» Exercise details: The answer required is how many lines of the following entries contain the word "violations", with no other words.

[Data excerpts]
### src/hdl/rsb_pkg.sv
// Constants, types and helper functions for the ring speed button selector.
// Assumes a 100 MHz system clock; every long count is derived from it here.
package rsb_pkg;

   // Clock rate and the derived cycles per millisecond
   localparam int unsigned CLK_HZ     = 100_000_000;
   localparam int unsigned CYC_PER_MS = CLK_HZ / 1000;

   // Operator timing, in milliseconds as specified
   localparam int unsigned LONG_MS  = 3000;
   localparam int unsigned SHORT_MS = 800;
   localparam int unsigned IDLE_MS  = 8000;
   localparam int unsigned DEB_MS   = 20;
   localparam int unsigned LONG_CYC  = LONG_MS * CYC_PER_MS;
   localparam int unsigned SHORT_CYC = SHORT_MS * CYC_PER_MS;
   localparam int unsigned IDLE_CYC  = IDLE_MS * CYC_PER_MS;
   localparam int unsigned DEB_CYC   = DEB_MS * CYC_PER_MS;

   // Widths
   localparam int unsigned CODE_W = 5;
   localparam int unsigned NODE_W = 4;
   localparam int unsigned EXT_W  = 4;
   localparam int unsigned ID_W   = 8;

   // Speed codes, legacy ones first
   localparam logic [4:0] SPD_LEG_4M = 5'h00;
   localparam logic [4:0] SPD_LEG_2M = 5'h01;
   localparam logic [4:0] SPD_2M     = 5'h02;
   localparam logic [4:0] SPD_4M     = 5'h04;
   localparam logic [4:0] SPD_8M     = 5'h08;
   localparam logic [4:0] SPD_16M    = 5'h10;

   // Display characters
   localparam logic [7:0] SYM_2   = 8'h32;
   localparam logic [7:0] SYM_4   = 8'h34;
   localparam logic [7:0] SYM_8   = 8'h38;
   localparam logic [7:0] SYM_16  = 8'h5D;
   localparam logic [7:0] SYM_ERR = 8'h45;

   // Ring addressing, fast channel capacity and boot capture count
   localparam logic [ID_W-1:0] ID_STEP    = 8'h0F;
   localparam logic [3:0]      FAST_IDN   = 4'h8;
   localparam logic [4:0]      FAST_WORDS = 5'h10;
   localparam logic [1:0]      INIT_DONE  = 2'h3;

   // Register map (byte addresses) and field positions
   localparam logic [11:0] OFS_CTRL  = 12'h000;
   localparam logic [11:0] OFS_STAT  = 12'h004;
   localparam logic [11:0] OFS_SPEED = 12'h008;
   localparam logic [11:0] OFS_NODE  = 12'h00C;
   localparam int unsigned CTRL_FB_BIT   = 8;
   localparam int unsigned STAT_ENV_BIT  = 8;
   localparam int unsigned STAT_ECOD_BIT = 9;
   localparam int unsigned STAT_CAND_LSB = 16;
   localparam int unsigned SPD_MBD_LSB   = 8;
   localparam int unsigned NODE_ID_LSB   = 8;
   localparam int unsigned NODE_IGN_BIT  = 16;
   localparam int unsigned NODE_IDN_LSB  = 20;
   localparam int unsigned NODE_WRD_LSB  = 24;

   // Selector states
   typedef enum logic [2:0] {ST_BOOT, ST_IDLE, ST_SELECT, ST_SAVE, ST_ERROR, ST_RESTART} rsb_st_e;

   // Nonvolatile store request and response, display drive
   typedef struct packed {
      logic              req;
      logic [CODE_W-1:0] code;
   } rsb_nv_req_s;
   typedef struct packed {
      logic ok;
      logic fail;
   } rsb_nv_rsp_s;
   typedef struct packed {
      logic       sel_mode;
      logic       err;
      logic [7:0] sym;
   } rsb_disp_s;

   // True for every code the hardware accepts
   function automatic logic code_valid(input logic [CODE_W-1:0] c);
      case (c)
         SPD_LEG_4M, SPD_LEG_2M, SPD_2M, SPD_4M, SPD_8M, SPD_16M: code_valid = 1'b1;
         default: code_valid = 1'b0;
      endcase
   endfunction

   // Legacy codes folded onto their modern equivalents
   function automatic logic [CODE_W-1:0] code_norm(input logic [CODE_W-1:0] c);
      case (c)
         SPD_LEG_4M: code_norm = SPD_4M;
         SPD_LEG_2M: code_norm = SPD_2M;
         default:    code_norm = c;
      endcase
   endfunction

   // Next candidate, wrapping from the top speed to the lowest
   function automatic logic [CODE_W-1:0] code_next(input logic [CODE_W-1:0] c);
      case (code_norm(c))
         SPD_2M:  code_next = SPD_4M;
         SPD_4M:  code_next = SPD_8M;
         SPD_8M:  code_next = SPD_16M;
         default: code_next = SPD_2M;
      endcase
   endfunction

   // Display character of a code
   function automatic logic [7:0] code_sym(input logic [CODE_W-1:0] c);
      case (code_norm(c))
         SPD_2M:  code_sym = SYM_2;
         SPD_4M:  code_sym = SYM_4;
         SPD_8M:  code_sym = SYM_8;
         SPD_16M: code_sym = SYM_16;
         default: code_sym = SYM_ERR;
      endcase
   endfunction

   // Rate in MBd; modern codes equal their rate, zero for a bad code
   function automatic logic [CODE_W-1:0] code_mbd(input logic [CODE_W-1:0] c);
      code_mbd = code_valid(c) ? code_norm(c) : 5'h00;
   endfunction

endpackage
---
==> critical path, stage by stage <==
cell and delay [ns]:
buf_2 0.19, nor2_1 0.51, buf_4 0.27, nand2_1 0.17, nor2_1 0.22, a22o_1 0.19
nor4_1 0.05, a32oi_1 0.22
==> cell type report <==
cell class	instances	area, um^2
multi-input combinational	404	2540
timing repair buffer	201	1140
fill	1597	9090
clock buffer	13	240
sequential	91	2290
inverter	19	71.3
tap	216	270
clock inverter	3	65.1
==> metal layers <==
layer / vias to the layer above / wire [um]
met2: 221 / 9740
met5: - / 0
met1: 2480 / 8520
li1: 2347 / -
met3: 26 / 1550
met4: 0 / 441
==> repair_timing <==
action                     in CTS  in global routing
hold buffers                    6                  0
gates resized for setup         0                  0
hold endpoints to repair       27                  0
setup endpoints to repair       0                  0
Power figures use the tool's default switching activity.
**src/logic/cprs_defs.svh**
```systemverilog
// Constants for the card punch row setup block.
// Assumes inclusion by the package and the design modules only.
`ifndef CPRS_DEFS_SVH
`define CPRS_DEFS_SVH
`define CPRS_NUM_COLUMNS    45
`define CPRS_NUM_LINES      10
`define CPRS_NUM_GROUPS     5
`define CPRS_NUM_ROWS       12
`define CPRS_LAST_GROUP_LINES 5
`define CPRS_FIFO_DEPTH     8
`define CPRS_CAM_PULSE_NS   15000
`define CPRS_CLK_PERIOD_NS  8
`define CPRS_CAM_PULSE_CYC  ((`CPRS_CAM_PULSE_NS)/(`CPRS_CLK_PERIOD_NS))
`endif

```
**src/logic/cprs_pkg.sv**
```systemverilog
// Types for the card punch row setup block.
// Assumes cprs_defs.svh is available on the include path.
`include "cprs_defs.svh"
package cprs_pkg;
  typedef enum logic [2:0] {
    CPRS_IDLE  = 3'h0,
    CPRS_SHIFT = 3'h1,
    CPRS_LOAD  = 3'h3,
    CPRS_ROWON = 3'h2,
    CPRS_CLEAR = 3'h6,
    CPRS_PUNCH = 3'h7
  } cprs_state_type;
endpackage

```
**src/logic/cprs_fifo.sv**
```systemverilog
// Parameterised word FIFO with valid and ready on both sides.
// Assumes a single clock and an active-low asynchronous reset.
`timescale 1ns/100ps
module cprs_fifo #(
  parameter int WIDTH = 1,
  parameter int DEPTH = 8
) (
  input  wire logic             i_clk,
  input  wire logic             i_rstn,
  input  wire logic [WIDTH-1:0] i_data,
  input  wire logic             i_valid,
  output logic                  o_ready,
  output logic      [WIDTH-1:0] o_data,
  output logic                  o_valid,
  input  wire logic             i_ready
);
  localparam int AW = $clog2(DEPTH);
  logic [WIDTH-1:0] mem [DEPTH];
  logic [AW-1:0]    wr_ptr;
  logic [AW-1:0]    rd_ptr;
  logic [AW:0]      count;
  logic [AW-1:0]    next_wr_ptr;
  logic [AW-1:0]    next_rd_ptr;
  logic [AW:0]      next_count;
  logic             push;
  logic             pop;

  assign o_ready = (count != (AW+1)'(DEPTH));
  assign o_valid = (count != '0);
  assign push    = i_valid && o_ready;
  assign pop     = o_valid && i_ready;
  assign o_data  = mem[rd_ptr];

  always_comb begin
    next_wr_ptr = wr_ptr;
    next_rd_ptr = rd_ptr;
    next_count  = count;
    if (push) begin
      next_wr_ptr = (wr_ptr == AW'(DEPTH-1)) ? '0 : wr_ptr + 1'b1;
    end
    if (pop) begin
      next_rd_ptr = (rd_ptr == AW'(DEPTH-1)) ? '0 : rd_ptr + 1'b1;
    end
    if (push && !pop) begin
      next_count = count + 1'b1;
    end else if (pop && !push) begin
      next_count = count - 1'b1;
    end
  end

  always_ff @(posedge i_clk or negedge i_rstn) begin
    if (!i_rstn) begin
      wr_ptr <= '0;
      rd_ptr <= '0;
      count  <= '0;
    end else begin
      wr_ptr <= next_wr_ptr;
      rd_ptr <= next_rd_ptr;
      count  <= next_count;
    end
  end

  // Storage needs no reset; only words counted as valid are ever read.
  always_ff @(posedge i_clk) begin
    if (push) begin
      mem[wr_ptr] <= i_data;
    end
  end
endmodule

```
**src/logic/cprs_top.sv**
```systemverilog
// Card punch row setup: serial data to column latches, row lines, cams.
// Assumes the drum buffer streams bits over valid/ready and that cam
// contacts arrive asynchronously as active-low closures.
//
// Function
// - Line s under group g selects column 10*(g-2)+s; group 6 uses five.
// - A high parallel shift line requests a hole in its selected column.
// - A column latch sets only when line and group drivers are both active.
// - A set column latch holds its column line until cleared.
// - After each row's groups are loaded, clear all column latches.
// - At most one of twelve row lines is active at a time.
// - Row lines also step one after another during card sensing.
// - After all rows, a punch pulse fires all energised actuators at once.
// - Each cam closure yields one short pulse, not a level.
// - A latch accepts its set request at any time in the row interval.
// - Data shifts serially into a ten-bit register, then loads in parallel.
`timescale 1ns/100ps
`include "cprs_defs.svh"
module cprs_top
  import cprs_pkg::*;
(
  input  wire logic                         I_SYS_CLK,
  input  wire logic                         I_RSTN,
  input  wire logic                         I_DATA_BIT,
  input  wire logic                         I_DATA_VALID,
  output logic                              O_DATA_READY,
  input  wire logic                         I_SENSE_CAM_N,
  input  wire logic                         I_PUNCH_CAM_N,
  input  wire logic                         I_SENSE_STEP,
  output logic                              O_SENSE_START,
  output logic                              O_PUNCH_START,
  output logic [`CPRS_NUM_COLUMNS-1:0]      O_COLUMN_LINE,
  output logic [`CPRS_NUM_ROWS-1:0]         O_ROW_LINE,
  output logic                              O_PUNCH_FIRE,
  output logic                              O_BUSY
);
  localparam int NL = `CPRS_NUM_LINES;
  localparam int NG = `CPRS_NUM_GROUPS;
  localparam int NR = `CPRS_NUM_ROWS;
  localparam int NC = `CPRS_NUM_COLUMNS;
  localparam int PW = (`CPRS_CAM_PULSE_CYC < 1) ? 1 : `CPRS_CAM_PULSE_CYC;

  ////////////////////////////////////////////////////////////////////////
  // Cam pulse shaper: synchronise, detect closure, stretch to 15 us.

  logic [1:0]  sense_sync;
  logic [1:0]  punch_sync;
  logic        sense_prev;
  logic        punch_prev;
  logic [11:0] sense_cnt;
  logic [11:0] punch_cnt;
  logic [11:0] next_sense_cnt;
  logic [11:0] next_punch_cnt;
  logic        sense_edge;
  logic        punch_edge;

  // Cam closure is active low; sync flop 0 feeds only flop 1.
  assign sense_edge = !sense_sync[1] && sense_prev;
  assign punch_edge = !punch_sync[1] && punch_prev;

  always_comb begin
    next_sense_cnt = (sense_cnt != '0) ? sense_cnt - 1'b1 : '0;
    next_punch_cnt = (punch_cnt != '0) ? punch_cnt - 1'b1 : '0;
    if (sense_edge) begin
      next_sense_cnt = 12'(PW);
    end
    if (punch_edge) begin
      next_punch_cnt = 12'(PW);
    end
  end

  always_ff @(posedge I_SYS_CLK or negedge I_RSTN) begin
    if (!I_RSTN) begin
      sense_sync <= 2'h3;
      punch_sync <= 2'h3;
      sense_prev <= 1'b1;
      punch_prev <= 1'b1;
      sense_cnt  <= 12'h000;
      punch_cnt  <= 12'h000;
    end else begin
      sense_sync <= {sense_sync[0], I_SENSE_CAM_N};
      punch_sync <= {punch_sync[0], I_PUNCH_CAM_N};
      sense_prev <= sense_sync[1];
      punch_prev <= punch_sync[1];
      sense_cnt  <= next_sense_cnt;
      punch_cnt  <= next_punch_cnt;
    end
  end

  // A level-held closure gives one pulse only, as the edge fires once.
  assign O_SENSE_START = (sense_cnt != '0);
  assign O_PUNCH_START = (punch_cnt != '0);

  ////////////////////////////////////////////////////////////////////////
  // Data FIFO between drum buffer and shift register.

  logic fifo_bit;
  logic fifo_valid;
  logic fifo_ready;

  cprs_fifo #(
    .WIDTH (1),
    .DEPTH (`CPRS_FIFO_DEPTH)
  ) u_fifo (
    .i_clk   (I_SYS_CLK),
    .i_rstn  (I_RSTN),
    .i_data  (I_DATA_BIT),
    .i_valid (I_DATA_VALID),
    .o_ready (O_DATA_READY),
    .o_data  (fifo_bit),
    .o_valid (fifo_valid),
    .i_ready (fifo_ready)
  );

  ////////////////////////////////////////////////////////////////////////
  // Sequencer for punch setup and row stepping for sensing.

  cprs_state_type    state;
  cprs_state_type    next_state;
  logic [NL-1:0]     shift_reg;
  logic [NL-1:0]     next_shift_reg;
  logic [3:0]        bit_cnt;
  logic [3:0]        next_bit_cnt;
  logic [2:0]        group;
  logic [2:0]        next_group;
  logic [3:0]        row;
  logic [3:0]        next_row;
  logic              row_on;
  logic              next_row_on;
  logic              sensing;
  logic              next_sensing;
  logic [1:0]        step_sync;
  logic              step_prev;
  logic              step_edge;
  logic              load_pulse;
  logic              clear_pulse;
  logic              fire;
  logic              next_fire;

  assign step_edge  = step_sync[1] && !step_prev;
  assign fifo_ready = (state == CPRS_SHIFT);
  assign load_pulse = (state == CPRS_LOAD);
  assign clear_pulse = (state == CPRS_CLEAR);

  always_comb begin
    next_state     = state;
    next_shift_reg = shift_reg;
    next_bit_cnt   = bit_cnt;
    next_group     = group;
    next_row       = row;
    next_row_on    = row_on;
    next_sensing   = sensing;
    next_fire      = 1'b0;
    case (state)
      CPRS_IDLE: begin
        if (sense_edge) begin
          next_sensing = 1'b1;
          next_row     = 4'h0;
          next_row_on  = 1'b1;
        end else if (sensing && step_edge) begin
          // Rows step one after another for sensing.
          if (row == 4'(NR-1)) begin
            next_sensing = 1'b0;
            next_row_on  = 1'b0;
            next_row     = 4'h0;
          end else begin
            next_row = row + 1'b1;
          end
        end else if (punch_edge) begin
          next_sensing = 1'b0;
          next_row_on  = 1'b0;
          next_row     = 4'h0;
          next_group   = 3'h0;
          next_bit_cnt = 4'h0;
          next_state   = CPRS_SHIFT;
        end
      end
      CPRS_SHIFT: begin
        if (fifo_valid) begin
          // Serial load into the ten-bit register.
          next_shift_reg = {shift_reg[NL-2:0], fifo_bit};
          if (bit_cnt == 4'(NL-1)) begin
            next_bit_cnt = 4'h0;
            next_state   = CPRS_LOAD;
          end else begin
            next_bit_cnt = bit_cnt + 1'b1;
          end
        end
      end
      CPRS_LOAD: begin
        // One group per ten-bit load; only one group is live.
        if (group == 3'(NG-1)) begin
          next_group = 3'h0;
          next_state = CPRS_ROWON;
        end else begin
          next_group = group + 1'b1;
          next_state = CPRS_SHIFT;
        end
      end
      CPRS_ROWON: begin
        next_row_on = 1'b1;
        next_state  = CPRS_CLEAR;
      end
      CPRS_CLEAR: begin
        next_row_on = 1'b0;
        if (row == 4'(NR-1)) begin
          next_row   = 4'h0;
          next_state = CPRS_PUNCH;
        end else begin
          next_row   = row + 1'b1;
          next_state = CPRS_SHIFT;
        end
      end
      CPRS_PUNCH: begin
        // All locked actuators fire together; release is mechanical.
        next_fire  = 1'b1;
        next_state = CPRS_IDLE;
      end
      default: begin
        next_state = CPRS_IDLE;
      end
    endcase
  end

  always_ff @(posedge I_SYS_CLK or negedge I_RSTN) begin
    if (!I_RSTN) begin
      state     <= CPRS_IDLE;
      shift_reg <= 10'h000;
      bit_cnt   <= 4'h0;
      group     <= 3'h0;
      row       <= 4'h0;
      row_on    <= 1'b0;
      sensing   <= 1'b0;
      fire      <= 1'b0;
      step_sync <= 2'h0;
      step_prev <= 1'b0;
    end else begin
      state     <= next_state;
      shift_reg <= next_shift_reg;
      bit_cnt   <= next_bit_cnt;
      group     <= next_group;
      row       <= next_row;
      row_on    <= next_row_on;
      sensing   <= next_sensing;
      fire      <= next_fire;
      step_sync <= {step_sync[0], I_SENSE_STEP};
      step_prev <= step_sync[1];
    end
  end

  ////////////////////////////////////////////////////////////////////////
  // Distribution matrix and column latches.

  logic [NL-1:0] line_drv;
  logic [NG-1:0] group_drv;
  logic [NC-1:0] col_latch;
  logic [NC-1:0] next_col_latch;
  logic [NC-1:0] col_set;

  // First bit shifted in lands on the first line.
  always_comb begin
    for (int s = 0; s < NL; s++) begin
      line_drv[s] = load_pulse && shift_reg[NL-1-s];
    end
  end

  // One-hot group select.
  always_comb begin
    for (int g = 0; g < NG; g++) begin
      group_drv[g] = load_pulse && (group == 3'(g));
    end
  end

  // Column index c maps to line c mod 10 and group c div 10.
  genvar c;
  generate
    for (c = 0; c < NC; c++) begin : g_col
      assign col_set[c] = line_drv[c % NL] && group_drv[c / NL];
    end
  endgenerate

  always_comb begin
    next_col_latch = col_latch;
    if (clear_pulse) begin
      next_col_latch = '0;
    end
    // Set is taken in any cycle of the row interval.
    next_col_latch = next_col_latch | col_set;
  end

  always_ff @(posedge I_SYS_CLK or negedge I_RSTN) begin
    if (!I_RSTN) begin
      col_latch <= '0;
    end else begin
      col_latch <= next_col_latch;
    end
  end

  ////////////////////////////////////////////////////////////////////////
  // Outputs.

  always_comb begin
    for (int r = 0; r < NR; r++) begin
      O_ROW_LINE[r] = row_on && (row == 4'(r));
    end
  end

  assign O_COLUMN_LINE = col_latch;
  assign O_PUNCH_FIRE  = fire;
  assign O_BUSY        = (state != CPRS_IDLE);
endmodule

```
* * *
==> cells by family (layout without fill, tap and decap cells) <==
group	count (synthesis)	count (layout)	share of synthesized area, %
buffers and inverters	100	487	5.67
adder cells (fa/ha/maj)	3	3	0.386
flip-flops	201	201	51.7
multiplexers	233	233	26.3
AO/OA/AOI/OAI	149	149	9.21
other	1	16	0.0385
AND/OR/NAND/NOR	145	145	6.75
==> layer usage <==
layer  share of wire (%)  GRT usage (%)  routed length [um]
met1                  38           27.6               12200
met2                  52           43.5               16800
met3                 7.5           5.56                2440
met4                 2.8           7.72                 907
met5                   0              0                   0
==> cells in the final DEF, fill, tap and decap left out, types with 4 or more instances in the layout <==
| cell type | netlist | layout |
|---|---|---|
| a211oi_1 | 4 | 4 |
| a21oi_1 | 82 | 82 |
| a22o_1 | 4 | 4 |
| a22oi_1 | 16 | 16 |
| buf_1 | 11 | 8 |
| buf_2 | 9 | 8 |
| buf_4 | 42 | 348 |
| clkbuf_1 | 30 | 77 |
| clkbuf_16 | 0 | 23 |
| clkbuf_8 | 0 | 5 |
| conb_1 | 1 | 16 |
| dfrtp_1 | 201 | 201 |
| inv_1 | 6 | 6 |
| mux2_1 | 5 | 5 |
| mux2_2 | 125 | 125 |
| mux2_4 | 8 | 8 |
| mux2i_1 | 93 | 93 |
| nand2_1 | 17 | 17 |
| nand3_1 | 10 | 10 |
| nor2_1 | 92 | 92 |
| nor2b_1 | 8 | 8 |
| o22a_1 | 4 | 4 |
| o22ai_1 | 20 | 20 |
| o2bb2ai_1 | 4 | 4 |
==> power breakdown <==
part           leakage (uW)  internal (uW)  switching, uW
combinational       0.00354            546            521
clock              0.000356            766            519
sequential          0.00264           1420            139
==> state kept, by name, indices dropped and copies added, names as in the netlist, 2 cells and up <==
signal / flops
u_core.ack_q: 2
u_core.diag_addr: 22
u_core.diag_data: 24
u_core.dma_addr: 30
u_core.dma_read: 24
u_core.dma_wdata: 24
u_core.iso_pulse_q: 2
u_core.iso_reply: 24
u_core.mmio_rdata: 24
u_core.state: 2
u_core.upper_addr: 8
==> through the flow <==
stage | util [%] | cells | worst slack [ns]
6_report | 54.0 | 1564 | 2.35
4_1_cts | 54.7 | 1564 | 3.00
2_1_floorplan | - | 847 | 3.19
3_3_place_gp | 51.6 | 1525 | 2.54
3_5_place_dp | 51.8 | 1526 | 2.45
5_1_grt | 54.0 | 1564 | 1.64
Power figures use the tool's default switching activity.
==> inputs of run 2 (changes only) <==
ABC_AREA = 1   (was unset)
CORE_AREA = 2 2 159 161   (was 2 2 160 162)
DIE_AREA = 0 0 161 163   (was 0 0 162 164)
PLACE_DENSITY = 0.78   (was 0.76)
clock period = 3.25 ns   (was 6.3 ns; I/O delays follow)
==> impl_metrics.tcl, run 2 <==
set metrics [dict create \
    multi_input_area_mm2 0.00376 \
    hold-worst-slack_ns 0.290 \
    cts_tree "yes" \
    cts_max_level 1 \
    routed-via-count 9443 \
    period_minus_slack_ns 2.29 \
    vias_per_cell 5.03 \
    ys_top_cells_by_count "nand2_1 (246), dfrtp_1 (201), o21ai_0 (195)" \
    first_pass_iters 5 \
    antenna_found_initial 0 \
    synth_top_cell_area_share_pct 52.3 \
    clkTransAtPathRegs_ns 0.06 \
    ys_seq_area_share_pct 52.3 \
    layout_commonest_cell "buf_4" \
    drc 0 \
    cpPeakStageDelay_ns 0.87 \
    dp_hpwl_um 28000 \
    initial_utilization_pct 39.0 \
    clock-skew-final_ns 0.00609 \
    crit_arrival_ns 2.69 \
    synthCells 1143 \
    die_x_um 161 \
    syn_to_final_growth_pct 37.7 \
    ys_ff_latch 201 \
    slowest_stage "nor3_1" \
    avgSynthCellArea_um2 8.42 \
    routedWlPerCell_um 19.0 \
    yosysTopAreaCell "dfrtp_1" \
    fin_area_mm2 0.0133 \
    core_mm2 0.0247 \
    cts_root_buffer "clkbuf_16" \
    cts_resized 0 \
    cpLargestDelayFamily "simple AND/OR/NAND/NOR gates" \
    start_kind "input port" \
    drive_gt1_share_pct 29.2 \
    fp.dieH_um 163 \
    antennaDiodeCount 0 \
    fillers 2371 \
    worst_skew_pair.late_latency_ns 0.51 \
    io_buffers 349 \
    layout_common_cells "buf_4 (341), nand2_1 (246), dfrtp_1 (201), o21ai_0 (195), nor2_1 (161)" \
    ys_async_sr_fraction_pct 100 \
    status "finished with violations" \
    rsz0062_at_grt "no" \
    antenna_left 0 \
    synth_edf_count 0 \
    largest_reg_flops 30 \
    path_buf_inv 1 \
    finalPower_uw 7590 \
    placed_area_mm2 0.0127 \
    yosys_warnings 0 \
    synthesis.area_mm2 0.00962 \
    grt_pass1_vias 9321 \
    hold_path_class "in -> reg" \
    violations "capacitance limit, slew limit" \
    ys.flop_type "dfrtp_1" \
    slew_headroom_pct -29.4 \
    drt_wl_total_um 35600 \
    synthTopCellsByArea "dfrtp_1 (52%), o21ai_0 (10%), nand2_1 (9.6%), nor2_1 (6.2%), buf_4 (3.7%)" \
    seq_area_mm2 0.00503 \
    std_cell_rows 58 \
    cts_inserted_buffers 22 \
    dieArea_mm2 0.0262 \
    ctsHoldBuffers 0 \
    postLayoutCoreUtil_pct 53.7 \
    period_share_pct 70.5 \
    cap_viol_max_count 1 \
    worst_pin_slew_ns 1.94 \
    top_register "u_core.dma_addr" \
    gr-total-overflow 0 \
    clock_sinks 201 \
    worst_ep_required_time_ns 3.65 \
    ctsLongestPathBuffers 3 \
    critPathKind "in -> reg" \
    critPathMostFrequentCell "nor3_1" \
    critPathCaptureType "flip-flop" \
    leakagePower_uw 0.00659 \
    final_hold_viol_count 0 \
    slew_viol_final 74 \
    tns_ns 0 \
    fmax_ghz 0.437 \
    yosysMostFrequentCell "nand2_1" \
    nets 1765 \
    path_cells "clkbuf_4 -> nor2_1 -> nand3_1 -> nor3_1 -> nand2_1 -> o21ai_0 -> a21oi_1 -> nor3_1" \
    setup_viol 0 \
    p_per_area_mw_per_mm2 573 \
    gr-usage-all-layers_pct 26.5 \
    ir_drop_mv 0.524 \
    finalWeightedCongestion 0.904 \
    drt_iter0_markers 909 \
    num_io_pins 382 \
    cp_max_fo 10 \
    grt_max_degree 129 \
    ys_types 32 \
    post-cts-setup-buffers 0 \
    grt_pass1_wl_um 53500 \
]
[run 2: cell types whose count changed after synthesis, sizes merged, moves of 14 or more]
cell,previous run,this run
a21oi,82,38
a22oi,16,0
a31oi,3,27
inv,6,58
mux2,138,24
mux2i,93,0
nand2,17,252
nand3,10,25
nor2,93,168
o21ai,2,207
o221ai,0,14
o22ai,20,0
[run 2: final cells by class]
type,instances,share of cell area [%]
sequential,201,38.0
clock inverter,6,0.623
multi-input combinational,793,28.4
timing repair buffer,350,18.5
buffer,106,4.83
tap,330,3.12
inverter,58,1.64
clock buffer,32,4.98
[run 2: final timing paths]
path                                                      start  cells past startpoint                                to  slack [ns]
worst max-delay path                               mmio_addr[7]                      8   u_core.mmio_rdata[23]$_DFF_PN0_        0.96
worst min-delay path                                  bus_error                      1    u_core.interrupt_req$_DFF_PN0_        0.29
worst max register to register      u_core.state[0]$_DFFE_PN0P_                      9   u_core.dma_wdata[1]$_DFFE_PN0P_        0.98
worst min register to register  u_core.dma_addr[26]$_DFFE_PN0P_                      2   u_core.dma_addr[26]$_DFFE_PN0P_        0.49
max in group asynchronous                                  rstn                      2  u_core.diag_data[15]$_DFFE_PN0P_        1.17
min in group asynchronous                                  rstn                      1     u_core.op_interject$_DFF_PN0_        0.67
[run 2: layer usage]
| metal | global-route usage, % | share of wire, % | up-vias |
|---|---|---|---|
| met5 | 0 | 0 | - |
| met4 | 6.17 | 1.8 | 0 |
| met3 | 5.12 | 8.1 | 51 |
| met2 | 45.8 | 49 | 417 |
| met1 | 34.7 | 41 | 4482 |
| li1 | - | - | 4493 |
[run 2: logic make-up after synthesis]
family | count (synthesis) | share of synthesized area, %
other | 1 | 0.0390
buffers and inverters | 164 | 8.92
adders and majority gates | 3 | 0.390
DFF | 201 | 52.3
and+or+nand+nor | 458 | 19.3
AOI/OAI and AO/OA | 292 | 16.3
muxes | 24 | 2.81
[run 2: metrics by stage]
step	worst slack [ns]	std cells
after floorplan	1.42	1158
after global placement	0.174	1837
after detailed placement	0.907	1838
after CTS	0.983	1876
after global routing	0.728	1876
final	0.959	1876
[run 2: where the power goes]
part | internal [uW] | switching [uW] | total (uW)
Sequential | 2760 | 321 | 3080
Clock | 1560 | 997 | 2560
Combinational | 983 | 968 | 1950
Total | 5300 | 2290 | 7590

» Solution for this problem: 2